I'm not too familiar with MATCONVNET in particular so I may be misinterpreting your issue, but a general rule for evaluating classifiers is cross-validate (i.e. train and test on different subsets and repeat across multiple subset configurations).
For one configuration
To generate one configuration of data you can use
nObservations = size(data,1);
y_act = ... ; % class labels for each observation
ratio = .5;
net = ... %your net definition
[Train,Test] = crossvalind('HoldOut',nObservations,ratio);
[net,...] = train(net,data(Train,:))
y_exp = predict(net,data(Test,:))
rate = length(find(y_exp == y_act(Test)))/...
numel(y_act(Test));
Rate is a better indicator than your original one.
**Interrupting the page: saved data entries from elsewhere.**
===== config.mk =====
export PLATFORM = sky130hd
export DESIGN_NAME = alu_op_sequencer
export DESIGN_NICKNAME = d
export VERILOG_FILES = /design/src/rtl/alu_pkg.sv /design/src/rtl/alu_result_fifo.sv /design/src/rtl/alu_op_sequencer.sv
export SDC_FILE = /design/constraint.sdc
export NUM_CORES = 1
export LEC_CHECK = 0
export ABC_AREA = 1
export CAP_MARGIN = 10
export CORE_ASPECT_RATIO = 1.5
export CORE_MARGIN = 2
export CORE_UTILIZATION = 52
export DETAILED_ROUTE_END_ITERATION = 8
export PLACE_DENSITY_LB_ADDON = 0.12
export SKIP_LAST_GASP = 1
export SLEW_MARGIN = 20
export SYNTH_ARGS = -nofsm -noshare
export SYNTH_HDL_FRONTEND = slang
export SYNTH_SLANG_ARGS = --single-unit

===== constraint.sdc =====
create_clock -name clk -period 4.1 [get_ports clk]
set_input_delay 0.82 -clock clk [delete_from_list [all_inputs] [get_ports clk]]
set_output_delay 0.82 -clock clk [all_outputs]
set_load 0.02 [all_outputs]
Depending on your model, you probably want to make sure that the classes are distributing at an even proportion (or maybe even equal amounts, which would require you to toss some observations so you have equal class totals). To ensure this you can divide each class independently with crossvalind
and then merge to form your Train/Test sets.
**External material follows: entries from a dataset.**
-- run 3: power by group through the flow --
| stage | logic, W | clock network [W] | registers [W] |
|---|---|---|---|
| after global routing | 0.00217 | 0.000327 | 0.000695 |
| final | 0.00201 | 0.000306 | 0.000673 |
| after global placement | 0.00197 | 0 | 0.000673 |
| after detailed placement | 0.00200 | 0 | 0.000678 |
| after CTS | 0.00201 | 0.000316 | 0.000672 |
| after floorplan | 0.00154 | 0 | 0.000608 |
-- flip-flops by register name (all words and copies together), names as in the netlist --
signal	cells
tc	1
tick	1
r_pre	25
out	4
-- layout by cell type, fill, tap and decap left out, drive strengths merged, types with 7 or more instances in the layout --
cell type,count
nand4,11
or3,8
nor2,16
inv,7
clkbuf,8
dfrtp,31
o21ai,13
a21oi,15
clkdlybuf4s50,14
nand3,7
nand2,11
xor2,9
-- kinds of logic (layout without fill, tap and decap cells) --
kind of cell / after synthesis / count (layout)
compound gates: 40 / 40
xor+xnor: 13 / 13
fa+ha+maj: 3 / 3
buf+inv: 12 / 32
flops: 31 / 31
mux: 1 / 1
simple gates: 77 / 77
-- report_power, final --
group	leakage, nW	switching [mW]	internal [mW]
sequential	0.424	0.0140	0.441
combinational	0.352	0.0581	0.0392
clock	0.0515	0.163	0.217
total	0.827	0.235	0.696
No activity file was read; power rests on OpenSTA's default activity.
`src/rtl/exe_stage_mc.sv`:
```
`default_nettype none
// ============================================================================
//  Module   : exe_stage_mc
//  Purpose  : Execute stage of the 5-stage pipeline. It performs operand
//             forwarding, single-cycle ALU operations and branch resolution,
//             and holds the EXE/MEM register. Iterative MUL/DIVU/REMU stall
//             the upstream stages through busy. The MEM-stage freeze holds
//             the whole stage.
//  Revision : 1.0 - initial release
// ============================================================================
module exe_stage_mc #(
   parameter int WIDTH  = 32,
   parameter int ADDR_W = 5,
   parameter int SH_W   = $clog2(WIDTH)
) (
   input  logic              clk,
   input  logic              rst,
   input  logic              freeze,
   input  logic [1:0]        fwd_sel1,
   input  logic [1:0]        fwd_sel2,
   input  logic [1:0]        fwd_sel_src,
   input  logic [3:0]        exe_cmd,
   input  logic [WIDTH-1:0]  val1,
   input  logic [WIDTH-1:0]  val2,
   input  logic [WIDTH-1:0]  reg2,
   input  logic [WIDTH-1:0]  pc,
   input  logic [1:0]        br_type,
   input  logic [WIDTH-1:0]  fwd_alu,
   input  logic [WIDTH-1:0]  fwd_wb,
   input  logic              wb_en_in,
   input  logic [1:0]        mem_sig_in,
   input  logic [ADDR_W-1:0] dest_in,
   output logic [WIDTH-1:0]  br_addr,
   output logic              br_taken,
   output logic              busy,
   output logic              wb_en_out,
   output logic [1:0]        mem_sig_out,
   output logic [ADDR_W-1:0] dest_out,
   output logic [WIDTH-1:0]  pc_out,
   output logic [WIDTH-1:0]  alu_res_out,
   output logic [WIDTH-1:0]  reg2_out
);

   localparam int              CNT_W      = $clog2(WIDTH);
   localparam logic [CNT_W-1:0] c_CNT_LAST = CNT_W'(WIDTH - 1);
   localparam logic [CNT_W-1:0] c_CNT_ONE  = CNT_W'(1);

   localparam logic [3:0] c_ADD  = 4'b0000;
   localparam logic [3:0] c_SUB  = 4'b0010;
   localparam logic [3:0] c_AND  = 4'b0100;
   localparam logic [3:0] c_OR   = 4'b0101;
   localparam logic [3:0] c_NOR  = 4'b0110;
   localparam logic [3:0] c_XOR  = 4'b0111;
   localparam logic [3:0] c_SLL  = 4'b1000;
   localparam logic [3:0] c_SRA  = 4'b1001;
   localparam logic [3:0] c_SRL  = 4'b1010;
   localparam logic [3:0] c_SLT  = 4'b1011;
   localparam logic [3:0] c_MUL  = 4'b1100;
   localparam logic [3:0] c_DIVU = 4'b1110;
   localparam logic [3:0] c_REMU = 4'b1111;

   localparam logic [1:0] c_BR_BEZ = 2'b01;
   localparam logic [1:0] c_BR_BNE = 2'b10;
   localparam logic [1:0] c_BR_JMP = 2'b11;

   typedef enum logic [1:0] {
      S_IDLE = 2'b00,
      S_RUN  = 2'b01,
      S_DONE = 2'b10
   } state_t;

   state_t            state_q;
   logic [CNT_W-1:0]  cnt_q;
   logic [WIDTH-1:0]  a_q;      // multiplicand (shifts left) / dividend->quotient
   logic [WIDTH-1:0]  b_q;      // multiplier (shifts right) / divisor
   logic [WIDTH-1:0]  acc_q;    // product accumulator / partial remainder
   logic [3:0]        cmd_q;

   logic [WIDTH-1:0]  op1, op2, src2;
   logic [WIDTH-1:0]  alu_d;
   logic [WIDTH-1:0]  mc_res;
   logic [WIDTH:0]    rem_shift;
   logic [WIDTH:0]    rem_sub;
   logic              q_bit;
   logic              is_multi;
   logic              start;
   logic              load_bubble;
   logic [SH_W-1:0]   shamt;

   // Forwarding muxes; select 11 falls back to the ID value
   always_comb begin
      op1  = val1;
      op2  = val2;
      src2 = reg2;
      case (fwd_sel1)
         2'b01:   op1 = fwd_alu;
         2'b10:   op1 = fwd_wb;
         default: op1 = val1;
      endcase
      case (fwd_sel2)
         2'b01:   op2 = fwd_alu;
         2'b10:   op2 = fwd_wb;
         default: op2 = val2;
      endcase
      case (fwd_sel_src)
         2'b01:   src2 = fwd_alu;
         2'b10:   src2 = fwd_wb;
         default: src2 = reg2;
      endcase
   end

   assign shamt    = op2[SH_W-1:0];
   assign is_multi = (exe_cmd == c_MUL) || (exe_cmd == c_DIVU) || (exe_cmd == c_REMU);
   assign start    = (state_q == S_IDLE) && is_multi && wb_en_in && !freeze;
   assign busy     = start || (state_q == S_RUN);
   // Bubbles go into EXE/MEM from the start cycle until the result is ready
   assign load_bubble = busy;

   // Single-cycle ALU; unlisted and multi-cycle codes produce zero here
   always_comb begin
      alu_d = '0;
      case (exe_cmd)
         c_ADD:   alu_d = op1 + op2;
         c_SUB:   alu_d = op1 - op2;
         c_AND:   alu_d = op1 & op2;
         c_OR:    alu_d = op1 | op2;
         c_NOR:   alu_d = ~(op1 | op2);
         c_XOR:   alu_d = op1 ^ op2;
         c_SLL:   alu_d = op1 << shamt;
         c_SRA:   alu_d = $unsigned($signed(op1) >>> shamt);
         c_SRL:   alu_d = op1 >> shamt;
         c_SLT:   alu_d = {{(WIDTH-1){1'b0}}, ($signed(op1) < $signed(op2))};
         default: alu_d = '0;
      endcase
   end

   // Branch target and condition; suppressed while a multi-cycle op owns the stage
   always_comb begin
      br_addr  = pc + {op2[WIDTH-1:2], 2'b00};
      br_taken = 1'b0;
      if (state_q == S_IDLE) begin
         case (br_type)
            c_BR_BEZ: br_taken = (op1 == '0);
            c_BR_BNE: br_taken = (op1 != src2);
            c_BR_JMP: br_taken = 1'b1;
            default:  br_taken = 1'b0;
         endcase
      end
   end

   // Restoring-divide step: shift in the next dividend bit and try to subtract.
   // A zero divisor always subtracts, giving an all-ones quotient and the
   // dividend as remainder without any special casing.
   assign rem_shift = {acc_q, a_q[WIDTH-1]};
   assign rem_sub   = rem_shift - {1'b0, b_q};
   assign q_bit     = (rem_shift >= {1'b0, b_q});
   assign mc_res    = (cmd_q == c_DIVU) ? a_q : acc_q;

   // Multi-cycle control FSM and iterative datapath, one bit per RUN cycle
   always_ff @(posedge clk) begin
      if (rst) begin
         state_q <= S_IDLE;
         cnt_q   <= '0;
         a_q     <= '0;
         b_q     <= '0;
         acc_q   <= '0;
         cmd_q   <= '0;
      end else if (!freeze) begin
         case (state_q)
            S_IDLE: begin
               if (start) begin
                  state_q <= S_RUN;
                  cnt_q   <= '0;
                  a_q     <= op1;
                  b_q     <= op2;
                  acc_q   <= '0;
                  cmd_q   <= exe_cmd;
               end
            end
            S_RUN: begin
               if (cmd_q == c_MUL) begin
                  if (b_q[0]) begin
                     acc_q <= acc_q + a_q;
                  end
                  a_q <= a_q << 1;
                  b_q <= b_q >> 1;
               end else begin
                  acc_q <= q_bit ? rem_sub[WIDTH-1:0] : rem_shift[WIDTH-1:0];
                  a_q   <= {a_q[WIDTH-2:0], q_bit};
               end
               cnt_q <= cnt_q + c_CNT_ONE;
               if (cnt_q == c_CNT_LAST) begin
                  state_q <= S_DONE;
               end
            end
            S_DONE: state_q <= S_IDLE;
            default: state_q <= S_IDLE;
         endcase
      end
   end

   // EXE/MEM pipeline register: bubble while busy, multi-cycle result in DONE
   always_ff @(posedge clk) begin
      if (rst) begin
         wb_en_out   <= 1'b0;
         mem_sig_out <= '0;
         dest_out    <= '0;
         pc_out      <= '0;
         alu_res_out <= '0;
         reg2_out    <= '0;
      end else if (!freeze) begin
         if (load_bubble) begin
            wb_en_out   <= 1'b0;
            mem_sig_out <= '0;
            dest_out    <= '0;
            pc_out      <= '0;
            alu_res_out <= '0;
            reg2_out    <= '0;
         end else begin
            wb_en_out   <= wb_en_in;
            mem_sig_out <= mem_sig_in;
            dest_out    <= dest_in;
            pc_out      <= pc;
            reg2_out    <= src2;
            alu_res_out <= (state_q == S_DONE) ? mc_res : alu_d;
         end
      end
   end

endmodule
`default_nettype wire

```
$ cat config.mk
export PLATFORM = sky130hd
export DESIGN_NAME = bsg_idiv_iterative_scheduler
export DESIGN_NICKNAME = d
export VERILOG_FILES = /design/src/rtl/bsg_idiv_sched_pkg.sv /design/src/rtl/bsg_idiv_sched_rr_arb.sv /design/src/rtl/bsg_idiv_iterative_scheduler.sv
export SDC_FILE = /design/constraint.sdc
export NUM_CORES = 1
export LEC_CHECK = 0
export ABC_CLOCK_PERIOD_IN_PS = 12000
export CAP_MARGIN = 20
export CELL_PAD_IN_SITES_DETAIL_PLACEMENT = 1
export CELL_PAD_IN_SITES_GLOBAL_PLACEMENT = 2
export CORE_MARGIN = 3
export CORE_UTILIZATION = 13
export CTS_BUF_LIST = sky130_fd_sc_hd__clkbuf_16
export CTS_CLUSTER_DIAMETER = 60
export DETAILED_ROUTE_END_ITERATION = 8
export PLACE_DENSITY = 0.88
export SYNTH_ARGS = -nofsm -noshare
export SYNTH_HDL_FRONTEND = slang
export SYNTH_SLANG_ARGS = --single-unit
export TNS_END_PERCENT = 5
$ cat constraint.sdc
create_clock -name clk_i -period 12 [get_ports clk_i]
set_input_delay 2.4 -clock clk_i [delete_from_list [all_inputs] [get_ports clk_i]]
set_output_delay 2.4 -clock clk_i [all_outputs]
set_load 0.05 [all_outputs]
$ cat src/rtl/bsg_idiv_sched_pkg.sv
// Shared types for the iterative-divider scheduler.
// Holds the scheduler state enum and an ID-width helper.
package bsg_idiv_sched_pkg;

    typedef enum logic {
        IDLE = 1'b0,
        BUSY = 1'b1
    } state_e;

    function automatic int safe_clog2(int n);
        return (n <= 1) ? 1 : $clog2(n);
    endfunction

endpackage

$ cat src/rtl/bsg_idiv_sched_rr_arb.sv
// Combinational round-robin arbiter; priority starts after last_id_i.
// Ports: req_v_i, last_id_i in; one-hot grant_o and encoded grant_id_o out.
module bsg_idiv_sched_rr_arb
    import bsg_idiv_sched_pkg::*;
#(
    parameter int  num_req_p   = 4,
    localparam int id_width_lp = safe_clog2(num_req_p)
) (
    input  logic [num_req_p-1:0]   req_v_i,
    input  logic [id_width_lp-1:0] last_id_i,
    output logic [num_req_p-1:0]   grant_o,
    output logic [id_width_lp-1:0] grant_id_o
);

    always_comb begin
        int                     idx;
        logic [id_width_lp-1:0] idx_w;
        logic                   found;
        grant_o    = '0;
        grant_id_o = '0;
        found      = 1'b0;
        idx        = 0;
        idx_w      = '0;
        for (int k = 1; k <= num_req_p; k++) begin
            idx = int'(last_id_i) + k;
            if (idx >= num_req_p) idx = idx - num_req_p;
            idx_w = id_width_lp'(idx);
            if (!found && req_v_i[idx_w]) begin
                found          = 1'b1;
                grant_o[idx_w] = 1'b1;
                grant_id_o     = idx_w;
            end
        end
    end

endmodule

$ cat src/rtl/bsg_idiv_iterative_scheduler.sv
// Shares one iterative divider among num_req_p requesters (round-robin),
// one op in flight, result returned tagged with its ID via a 1-entry buffer.
// Ports: req_* (flattened per requester), div_* (divider side), resp_* (out).
module bsg_idiv_iterative_scheduler
    import bsg_idiv_sched_pkg::*;
#(
    parameter int  width_p     = 32,
    parameter int  num_req_p   = 4,
    localparam int id_width_lp = safe_clog2(num_req_p)
) (
    input  logic                           clk_i,
    input  logic                           reset_n_i,
    input  logic [num_req_p-1:0]           req_v_i,
    output logic [num_req_p-1:0]           req_ready_and_o,
    input  logic [num_req_p*width_p-1:0]   req_dividend_i,
    input  logic [num_req_p*width_p-1:0]   req_divisor_i,
    input  logic [num_req_p-1:0]           req_signed_i,
    output logic                           div_v_o,
    input  logic                           div_ready_and_i,
    output logic [width_p-1:0]             div_dividend_o,
    output logic [width_p-1:0]             div_divisor_o,
    output logic                           div_signed_o,
    input  logic                           div_v_i,
    input  logic [width_p-1:0]             div_quotient_i,
    input  logic [width_p-1:0]             div_remainder_i,
    output logic                           div_yumi_o,
    output logic                           resp_v_o,
    output logic [id_width_lp-1:0]         resp_id_o,
    output logic [width_p-1:0]             resp_quotient_o,
    output logic [width_p-1:0]             resp_remainder_o,
    input  logic                           resp_yumi_i
);

    state_e                 state_r;
    logic [id_width_lp-1:0] last_id_r;
    logic [id_width_lp-1:0] inflight_id_r;
    logic                   resp_v_r;
    logic [id_width_lp-1:0] resp_id_r;
    logic [width_p-1:0]     resp_q_r;
    logic [width_p-1:0]     resp_r_r;

    logic [num_req_p-1:0]   grant;
    logic [id_width_lp-1:0] grant_id;
    logic                   idle;
    logic                   issue;

    bsg_idiv_sched_rr_arb #(
        .num_req_p(num_req_p)
    ) arb (
        .req_v_i   (req_v_i),
        .last_id_i (last_id_r),
        .grant_o   (grant),
        .grant_id_o(grant_id)
    );

    // Reset gates the handshakes combinationally so nothing issues or
    // retires while the system is held in reset.
    assign idle            = reset_n_i & (state_r == IDLE);
    assign div_v_o         = idle & (|req_v_i);
    assign req_ready_and_o = (idle & div_ready_and_i) ? grant : '0;
    assign issue           = |(req_v_i & req_ready_and_o);
    assign div_yumi_o      = reset_n_i & (state_r == BUSY) & div_v_i
                           & (~resp_v_r | resp_yumi_i);

    always_comb begin
        div_dividend_o = '0;
        div_divisor_o  = '0;
        div_signed_o   = 1'b0;
        for (int i = 0; i < num_req_p; i++) begin
            div_dividend_o |= req_dividend_i[i*width_p +: width_p]
                            & {width_p{grant[i]}};
            div_divisor_o  |= req_divisor_i[i*width_p +: width_p]
                            & {width_p{grant[i]}};
            div_signed_o   |= req_signed_i[i] & grant[i];
        end
    end

    always_ff @(posedge clk_i) begin
        if (!reset_n_i) begin
            state_r       <= IDLE;
            last_id_r     <= id_width_lp'(num_req_p - 1);
            inflight_id_r <= '0;
            resp_v_r      <= 1'b0;
            resp_id_r     <= '0;
            resp_q_r      <= '0;
            resp_r_r      <= '0;
        end else begin
            if (resp_yumi_i) resp_v_r <= 1'b0;
            // A load in the same cycle as a drain wins.
            if (div_yumi_o) begin
                resp_v_r  <= 1'b1;
                resp_id_r <= inflight_id_r;
                resp_q_r  <= div_quotient_i;
                resp_r_r  <= div_remainder_i;
            end
            unique case (state_r)
                IDLE: begin
                    if (issue) begin
                        inflight_id_r <= grant_id;
                        last_id_r     <= grant_id;
                        state_r       <= BUSY;
                    end
                end
                BUSY: begin
                    if (div_yumi_o) state_r <= IDLE;
                end
                default: state_r <= IDLE;
            endcase
        end
    end

    assign resp_v_o         = resp_v_r;
    assign resp_id_o        = resp_id_r;
    assign resp_quotient_o  = resp_q_r;
    assign resp_remainder_o = resp_r_r;

endmodule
You can also play around with your train:test ratio. .5 is a fine place to start. Gradually increase if you have trouble classifying your test set.
Permute configurations
One issue with this analysis is only evaluates one configuration. For massive datasets or sets where generalization is not important that might be ok. But you can combat this by permutating the above analysis across
all combinations within a set configuration
Say you divide the dataset into A,B,C, and D. You can train([A,B,C])-test(D), train(A,B,D)-test(C), ... train(B,C,D)-test(A) and average the prediction rates
This is usually 'good enough' but you have to acknowledge that in small datasets you could have a skewed representations in one of your sets
all possible configurations within a set
Using nchoosek(...)
you can represent all possible configurations and test each one for train-test. Becomes impossibly long very quickly. Choosing an arbitrary, large number of these configurations works too. If you have really low observation numbers this is useful at a low costs,especially when validated with bootstrapping. Probably not relevant for your analysis.